In the punch-card era, cards would be tracked in a similar manner, with a person or office in charge of a primary, official version. Even with Bell Labs’ Source Code Control System, created in 1972, only one programmer could work on a file at a time. Systems like RCS and CVS would continue to add more flexibility, but it wasn’t until the launch of BitKeeper in 2000 that fully distributed revision control was realized After years of having no revision control, Linux kernel developers were increasingly frustrated. Finally, in 2002, Linus Torvalds chose to use Larry McAvoy’s BitKeeper, a closed-source system, which led to immediate controversy in the open-source world. But to Linus, the distributed system simply had too many benefits to choose any of the existing open-source solutions.
The open source community continued to try to develop their own alternatives to no avail, until 2005 when Andrew Tridgell attempted to reverse engineer BitKeeper, in direct opposition to McAvoy’s warnings. Suddenly the entire Linux kernel development was without a revision control system. Torvalds, for the first time since 1991, stopped work on Linux and after a brief time emerged to show the beginnings of Git, which would continue to be developed by the open-source community.

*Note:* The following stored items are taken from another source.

Background: an optimization exercise with open tools, aiming at small area, a short achievable clock period and few clock cycles. Do not read the settings as production practice. RTL that was checked went through simulation tests only; none was proved equivalent to the original.

== main ==
Design ce_update, start of the top module:
module ce_update (
    input  wire         clk,
    input  wire         rst,
    input  wire         start,
    output reg          done,
    input  wire [1:0]   law,
    input  wire [1:0]   nbq,
    input  wire [15:0]  e,
    input  wire [255:0] s_in,
    input  wire [16:0]  umod,
    input  wire [15:0]  tco,
    input  wire [7:0]   tref,
    input  wire [7:0]   t,
    input  wire [7:0]   damp,
    input  wire         dith_en,
    input  wire         wd,
    input  wire         ho,
    input  wire [17:0]  ff,
    input  wire [17:0]  lr,
    input  wire [639:0] coef,
    input  wire [15:0]  kph,
    input  wire [15:0]  gout,
    input  wire [31:0]  rgout,
    input  wire [15:0]  kb,
    input  wire [16:0]  win,
    output wire [255:0] s_out,
    output reg  [31:0]  w,
    output reg  [16:0]  ul,
    output reg  [16:0]  ucmd,
    output reg  [7:0]   dh
);
Settings: LEC_CHECK=0, ABC_AREA=1, CAP_MARGIN=35, CORE_MARGIN=2, CORE_UTILIZATION=30, PLACE_DENSITY=0.5, SLEW_MARGIN=20, SYNTH_HIERARCHICAL=1; clock period 18.0 ns.
standard.sh (not shown) runs the stock make flow with config.mk's settings and CLKGATE_MAP_FILE= SYNTH_SCRIPT=/design/flow/synth_recipe.tcl, a recipe that flattens the netlist after the stock synthesis.
==> flow/flow/run.sh <==
#!/bin/bash
# The standard flow (standard.sh: unchanged synthesis, floorplan, placement,
# CTS, routing) with a larger setup-repair target (SETUP_SLACK_MARGIN), so that
# repair_timing keeps improving the paths that set the achieved period.
# Port buffers use the smallest buffer cell.  The SDC is not changed.
# If detailed routing leaves an antenna violation that its repair cannot fix,
# the layout is made again with the repair target nudged (which moves cells
# and so the routing), at most twice.
set -eo pipefail
export BUFFER_PORTS_ARGS="-buffer_cell sky130_fd_sc_hd__buf_1"
ANT=orfs/reports/sky130hd/ce_update/base/drt_antennas.log
try=0
for margin in 11 11.02 10.98; do
  try=$((try + 1))
  rm -rf orfs out/final.def
  SETUP_SLACK_MARGIN=$margin bash standard.sh > standard_try$try.log 2>&1
  if ! grep -q VIOLATED "$ANT"; then
    break
  fi
  cp "$ANT" antenna_violations_try$try.log
done
No stage failed in main, and the final checks on the layout all came back clean.
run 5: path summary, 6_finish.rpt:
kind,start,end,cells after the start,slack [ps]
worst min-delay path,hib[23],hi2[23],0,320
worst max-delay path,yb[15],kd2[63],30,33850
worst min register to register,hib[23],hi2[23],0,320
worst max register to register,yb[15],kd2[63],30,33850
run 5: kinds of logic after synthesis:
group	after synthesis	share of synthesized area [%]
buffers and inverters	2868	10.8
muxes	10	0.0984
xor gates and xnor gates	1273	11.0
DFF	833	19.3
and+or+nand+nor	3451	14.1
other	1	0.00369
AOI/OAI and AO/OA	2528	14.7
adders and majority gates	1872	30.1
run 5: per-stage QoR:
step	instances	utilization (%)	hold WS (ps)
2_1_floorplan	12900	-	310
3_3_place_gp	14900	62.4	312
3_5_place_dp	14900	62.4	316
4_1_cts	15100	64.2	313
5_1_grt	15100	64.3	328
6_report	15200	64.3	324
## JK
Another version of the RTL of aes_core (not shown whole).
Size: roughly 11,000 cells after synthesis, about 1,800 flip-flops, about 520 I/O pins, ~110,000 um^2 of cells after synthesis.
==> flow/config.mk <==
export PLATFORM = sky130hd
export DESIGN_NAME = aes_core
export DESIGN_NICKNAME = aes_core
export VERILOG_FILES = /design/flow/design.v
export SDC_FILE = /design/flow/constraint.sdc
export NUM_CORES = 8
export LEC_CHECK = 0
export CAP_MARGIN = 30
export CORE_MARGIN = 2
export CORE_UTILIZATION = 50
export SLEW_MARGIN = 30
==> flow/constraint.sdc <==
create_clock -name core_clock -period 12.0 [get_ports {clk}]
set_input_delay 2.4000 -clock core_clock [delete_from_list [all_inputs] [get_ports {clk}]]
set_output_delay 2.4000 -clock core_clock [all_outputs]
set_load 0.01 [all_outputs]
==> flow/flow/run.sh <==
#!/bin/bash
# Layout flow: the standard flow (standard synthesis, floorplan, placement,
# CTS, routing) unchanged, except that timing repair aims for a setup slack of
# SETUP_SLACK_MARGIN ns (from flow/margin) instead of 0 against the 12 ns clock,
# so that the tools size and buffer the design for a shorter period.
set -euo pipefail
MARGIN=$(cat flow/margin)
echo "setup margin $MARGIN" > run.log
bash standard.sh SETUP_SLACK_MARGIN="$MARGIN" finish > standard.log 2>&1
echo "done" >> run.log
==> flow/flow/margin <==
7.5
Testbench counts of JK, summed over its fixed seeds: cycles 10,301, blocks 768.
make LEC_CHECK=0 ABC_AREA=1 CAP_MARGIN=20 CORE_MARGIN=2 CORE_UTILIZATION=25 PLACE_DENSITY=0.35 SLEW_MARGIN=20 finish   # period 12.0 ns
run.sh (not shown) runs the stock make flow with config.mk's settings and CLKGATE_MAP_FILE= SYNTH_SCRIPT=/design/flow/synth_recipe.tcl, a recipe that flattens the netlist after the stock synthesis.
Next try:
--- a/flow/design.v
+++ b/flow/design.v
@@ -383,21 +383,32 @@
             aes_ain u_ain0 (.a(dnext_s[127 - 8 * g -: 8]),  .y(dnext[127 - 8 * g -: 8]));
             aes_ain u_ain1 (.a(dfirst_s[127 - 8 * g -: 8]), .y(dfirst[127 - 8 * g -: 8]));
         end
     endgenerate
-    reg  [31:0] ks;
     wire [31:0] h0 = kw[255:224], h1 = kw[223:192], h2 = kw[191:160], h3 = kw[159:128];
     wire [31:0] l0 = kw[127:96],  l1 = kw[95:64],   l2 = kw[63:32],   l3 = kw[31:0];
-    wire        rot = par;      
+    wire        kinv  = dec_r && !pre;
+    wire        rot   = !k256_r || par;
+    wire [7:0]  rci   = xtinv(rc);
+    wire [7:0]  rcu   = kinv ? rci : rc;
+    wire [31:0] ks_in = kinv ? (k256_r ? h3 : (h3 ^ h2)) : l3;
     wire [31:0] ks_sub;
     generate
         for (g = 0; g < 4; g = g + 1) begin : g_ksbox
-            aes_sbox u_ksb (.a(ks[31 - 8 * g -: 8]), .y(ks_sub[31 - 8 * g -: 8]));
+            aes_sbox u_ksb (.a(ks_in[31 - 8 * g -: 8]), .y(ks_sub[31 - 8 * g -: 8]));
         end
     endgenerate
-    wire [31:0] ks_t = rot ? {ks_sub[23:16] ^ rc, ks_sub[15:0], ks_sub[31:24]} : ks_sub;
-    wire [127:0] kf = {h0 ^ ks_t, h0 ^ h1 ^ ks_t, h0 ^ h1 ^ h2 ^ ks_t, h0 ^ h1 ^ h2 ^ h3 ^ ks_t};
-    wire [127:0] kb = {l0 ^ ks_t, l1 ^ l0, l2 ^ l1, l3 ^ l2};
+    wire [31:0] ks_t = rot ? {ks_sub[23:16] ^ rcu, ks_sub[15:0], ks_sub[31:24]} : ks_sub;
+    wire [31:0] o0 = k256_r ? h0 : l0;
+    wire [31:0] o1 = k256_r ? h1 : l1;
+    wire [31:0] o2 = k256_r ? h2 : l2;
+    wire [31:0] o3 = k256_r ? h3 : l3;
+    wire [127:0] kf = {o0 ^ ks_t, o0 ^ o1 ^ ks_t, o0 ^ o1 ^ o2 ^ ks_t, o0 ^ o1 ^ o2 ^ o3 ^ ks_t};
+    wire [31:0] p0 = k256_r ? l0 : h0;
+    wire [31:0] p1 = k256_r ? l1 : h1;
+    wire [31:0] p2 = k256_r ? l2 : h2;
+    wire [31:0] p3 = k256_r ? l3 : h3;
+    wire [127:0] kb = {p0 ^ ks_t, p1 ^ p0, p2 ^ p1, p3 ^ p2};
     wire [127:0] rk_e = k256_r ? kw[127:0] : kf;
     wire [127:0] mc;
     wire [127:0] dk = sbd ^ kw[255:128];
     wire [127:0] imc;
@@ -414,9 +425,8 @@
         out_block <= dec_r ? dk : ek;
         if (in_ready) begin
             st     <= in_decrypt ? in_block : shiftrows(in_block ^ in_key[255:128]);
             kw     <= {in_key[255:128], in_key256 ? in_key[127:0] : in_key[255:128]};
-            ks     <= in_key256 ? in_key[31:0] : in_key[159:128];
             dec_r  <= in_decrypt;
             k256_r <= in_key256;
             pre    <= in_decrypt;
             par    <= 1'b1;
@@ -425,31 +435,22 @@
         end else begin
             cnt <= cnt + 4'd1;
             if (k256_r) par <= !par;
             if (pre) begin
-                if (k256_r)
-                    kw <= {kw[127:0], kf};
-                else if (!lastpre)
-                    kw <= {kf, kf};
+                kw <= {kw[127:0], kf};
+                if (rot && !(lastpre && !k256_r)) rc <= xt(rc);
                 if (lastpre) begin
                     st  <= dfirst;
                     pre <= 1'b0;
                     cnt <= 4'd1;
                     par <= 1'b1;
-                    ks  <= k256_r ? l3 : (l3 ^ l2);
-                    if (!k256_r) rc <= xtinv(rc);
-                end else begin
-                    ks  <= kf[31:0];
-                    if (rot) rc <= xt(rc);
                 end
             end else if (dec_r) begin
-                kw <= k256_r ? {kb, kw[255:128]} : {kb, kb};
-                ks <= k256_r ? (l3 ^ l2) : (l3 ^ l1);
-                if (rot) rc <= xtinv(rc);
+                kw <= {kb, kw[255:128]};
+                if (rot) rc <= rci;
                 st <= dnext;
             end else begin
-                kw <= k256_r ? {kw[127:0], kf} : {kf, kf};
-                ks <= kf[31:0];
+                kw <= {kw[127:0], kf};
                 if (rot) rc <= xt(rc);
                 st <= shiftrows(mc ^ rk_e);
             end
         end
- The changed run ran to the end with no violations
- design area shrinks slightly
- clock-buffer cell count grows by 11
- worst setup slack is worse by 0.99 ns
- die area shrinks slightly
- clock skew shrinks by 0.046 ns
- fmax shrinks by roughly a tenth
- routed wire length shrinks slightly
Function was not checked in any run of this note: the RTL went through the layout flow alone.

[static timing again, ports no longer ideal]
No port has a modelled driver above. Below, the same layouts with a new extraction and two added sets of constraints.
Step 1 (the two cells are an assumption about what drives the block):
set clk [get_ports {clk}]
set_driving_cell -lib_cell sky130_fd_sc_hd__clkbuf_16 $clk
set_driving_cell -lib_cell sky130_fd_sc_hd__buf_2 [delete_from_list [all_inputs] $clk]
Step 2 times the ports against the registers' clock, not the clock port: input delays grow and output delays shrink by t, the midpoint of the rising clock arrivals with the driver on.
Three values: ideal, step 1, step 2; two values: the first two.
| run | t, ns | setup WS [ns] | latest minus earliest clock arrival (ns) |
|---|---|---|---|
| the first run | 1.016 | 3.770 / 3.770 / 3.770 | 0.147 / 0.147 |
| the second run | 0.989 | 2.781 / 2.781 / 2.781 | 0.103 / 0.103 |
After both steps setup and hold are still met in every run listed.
This design comes from an exercise in tuning for small area, a short achievable clock period and few clock cycles per item on the open sky130 flow, not from production work. RTL that was checked went through simulation tests only; none was proved equivalent to the original.

==> flow/design.v (excerpt) <==
module bunting_aes256 (
    input  wire         clk,
    input  wire         rst,         
    input  wire [255:0] key,         
    input  wire         in_valid,
    output wire         in_ready,
    input  wire [127:0] in_block,    
    output reg          out_valid,
    output reg  [127:0] out_block    
);
    localparam NU = 7;
    reg  [3:0]        q;
    reg  [1:0]        r;
    reg               win_q;         
    reg  [3*NU-1:0]   vr;            
    reg  [128*NU-1:0] ra, rc;        
    reg  [192*NU-1:0] rb;
    reg  [128*NU-1:0] ku;            
    reg  [127:0]      kp, kc;
    reg  [47:0]       kt1;
    reg  [31:0]       kt;
    assign in_ready = win_q;
    wire [192*NU-1:0] ta;
    wire [128*NU-1:0] sb, mk;
    genvar j;
    wire [127:0]      m7;            
    generate
        for (j = 0; j < NU; j = j + 1) begin : g_unit
            sub_top u_a (.a(ra[128*j +: 128]), .y(ta[192*j +: 192]));
            sub_bot u_b (.a(rb[192*j +: 192]), .y(sb[128*j +: 128]));
            if (j < NU - 1) begin : g_mix
                mix_ark u_c (.a(rc[128*j +: 128]), .k(ku[128*j +: 128]), .y(mk[128*j +: 128]));
            end else begin : g_last
                mix_ark_in u_c (.a(rc[128*j +: 128]), .k(ku[128*j +: 128]), .sel(win_q),
                                .d(in_block ^ key[255:128]), .y(m7));
            end
        end
    endgenerate
    always @(posedge clk) begin
        ra        <= {mk[128*NU-129:0], m7};
        rb        <= ta;
        rc        <= sb;
        out_block <= rc[128*NU-1 -: 128] ^ ku[128*NU-1 -: 128];
    end
    wire [47:0] ks1;
    wire [31:0] ks;
    generate
        genvar i;
        for (i = 0; i < 4; i = i + 1) begin : g_ksub
            sbox_top u_top (.a(kc[31 - 8*i -: 8]), .m(ks1[47 - 12*i -: 4]), .t(ks1[43 - 12*i -: 8]));
            sbox_bot u_bot (.m(kt1[47 - 12*i -: 4]), .t(kt1[43 - 12*i -: 8]), .y(ks[31 - 8*i -: 8]));
        end
    endgenerate
    wire [7:0]   rcon = 8'h01 << q[3:1];
    wire [31:0]  tx   = q[0] ? {kt[23:16] ^ rcon, kt[15:0], kt[31:24]} : kt;
    wire [31:0]  p01  = kp[127:96] ^ kp[95:64];
    wire [31:0]  n0   = kp[127:96] ^ tx;
    wire [31:0]  n1   = p01 ^ tx;
    wire [31:0]  n2   = kp[63:32] ^ n1;
    wire [31:0]  n3   = kp[31:0] ^ n2;
    wire [2:0]   qu   = (q >= 4'd7) ? q[2:0] + 3'd1 : q[2:0];
    always @(posedge clk) begin
        kt1 <= ks1;
  ...
==> flow/config.mk <==
export PLATFORM = sky130hd
export DESIGN_NAME = bunting_aes256
export DESIGN_NICKNAME = bunting_aes256
export VERILOG_FILES = /design/flow/design.v
export SDC_FILE = /design/flow/constraint.sdc
export NUM_CORES = 8
export LEC_CHECK = 0
export CAP_MARGIN = 20
export CORE_MARGIN = 2
export CORE_UTILIZATION = 60
export CTS_CLUSTER_DIAMETER = 60
export CTS_CLUSTER_SIZE = 30
export SETUP_SLACK_MARGIN = 4.2
export SLEW_MARGIN = 20
export SYNTH_HIERARCHICAL = 1
export SYNTH_MINIMUM_KEEP_SIZE = 0
==> flow/constraint.sdc <==
create_clock -name core_clock -period 7.0 [get_ports {clk}]
set_input_delay 1.4000 -clock core_clock [delete_from_list [all_inputs] [get_ports {clk}]]
set_output_delay 1.4000 -clock core_clock [all_outputs]
set_load 0.01 [all_outputs]
run.sh (not shown) runs the stock make flow with config.mk's settings and CLKGATE_MAP_FILE= SYNTH_SCRIPT=/design/flow/synth_recipe.tcl, a recipe that flattens the netlist after the stock synthesis.
Testbench counts at the start, summed over its fixed seeds: cycles 3,456, blocks 1,600.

Fifteen years later, Git is by far the most popular version control system in the world. Git continued the idea of a distributed system from BitKeeper. No central server means everyone can commit and branch locally and work together anywhere in the world. These features, initially especially attractive to the open-source community, have also been a large part of its success in all sectors of our increasingly connected world.
For good measure, I’ve decided to include some information on some Git commands that I hadn’t come across before doing research for this blog.
git cherry-pick
https://git-scm.com/docs/git-cherry-pick
git cherry-pick is a powerful command that allows you to take a commit from one branch and apply it to another. First you find the commit reference for the commit you are looking for by running git log
then git cherry-pick commitSha
where “commitSha” is the Sha for that commit.
Although not always best practice, this can be useful in certain scenarios, like when you are working collaboratively and there is a bug you need hotfix.
git blame
https://git-scm.com/docs/git-blame
This humorously named command can let you see line by line, who changed what is a specific file. You can run it with git blame filename
If you object to the name, you can add an alias to something more positive like git config — global alias.praise blame
git stash
https://git-scm.com/docs/git-stash
Git’s stash feature allows you to temporarily “stash” your changes, separate from your repo, staging area, or working directory. That way, you can save changes that are not ready to commit when you need to switch over to another branch. To stash, just run
git stash save “put whatever message you want here”
To see what is in your stash, use git stash list
git stash apply stashName
applies a change but keeps it in the stash, whereas git stash pop stashName
applies it and removes it from the stash.
So, just to conclude, while my analogy to oil paint wasn’t a perfect comparison, I feel I got the spirit right, in that while oil painting encouraged experimentation, Git has allowed experimentation and worldwide collaboration, a sort of multidimensional, hypertextual version of what happened in the painting world of the 1500s.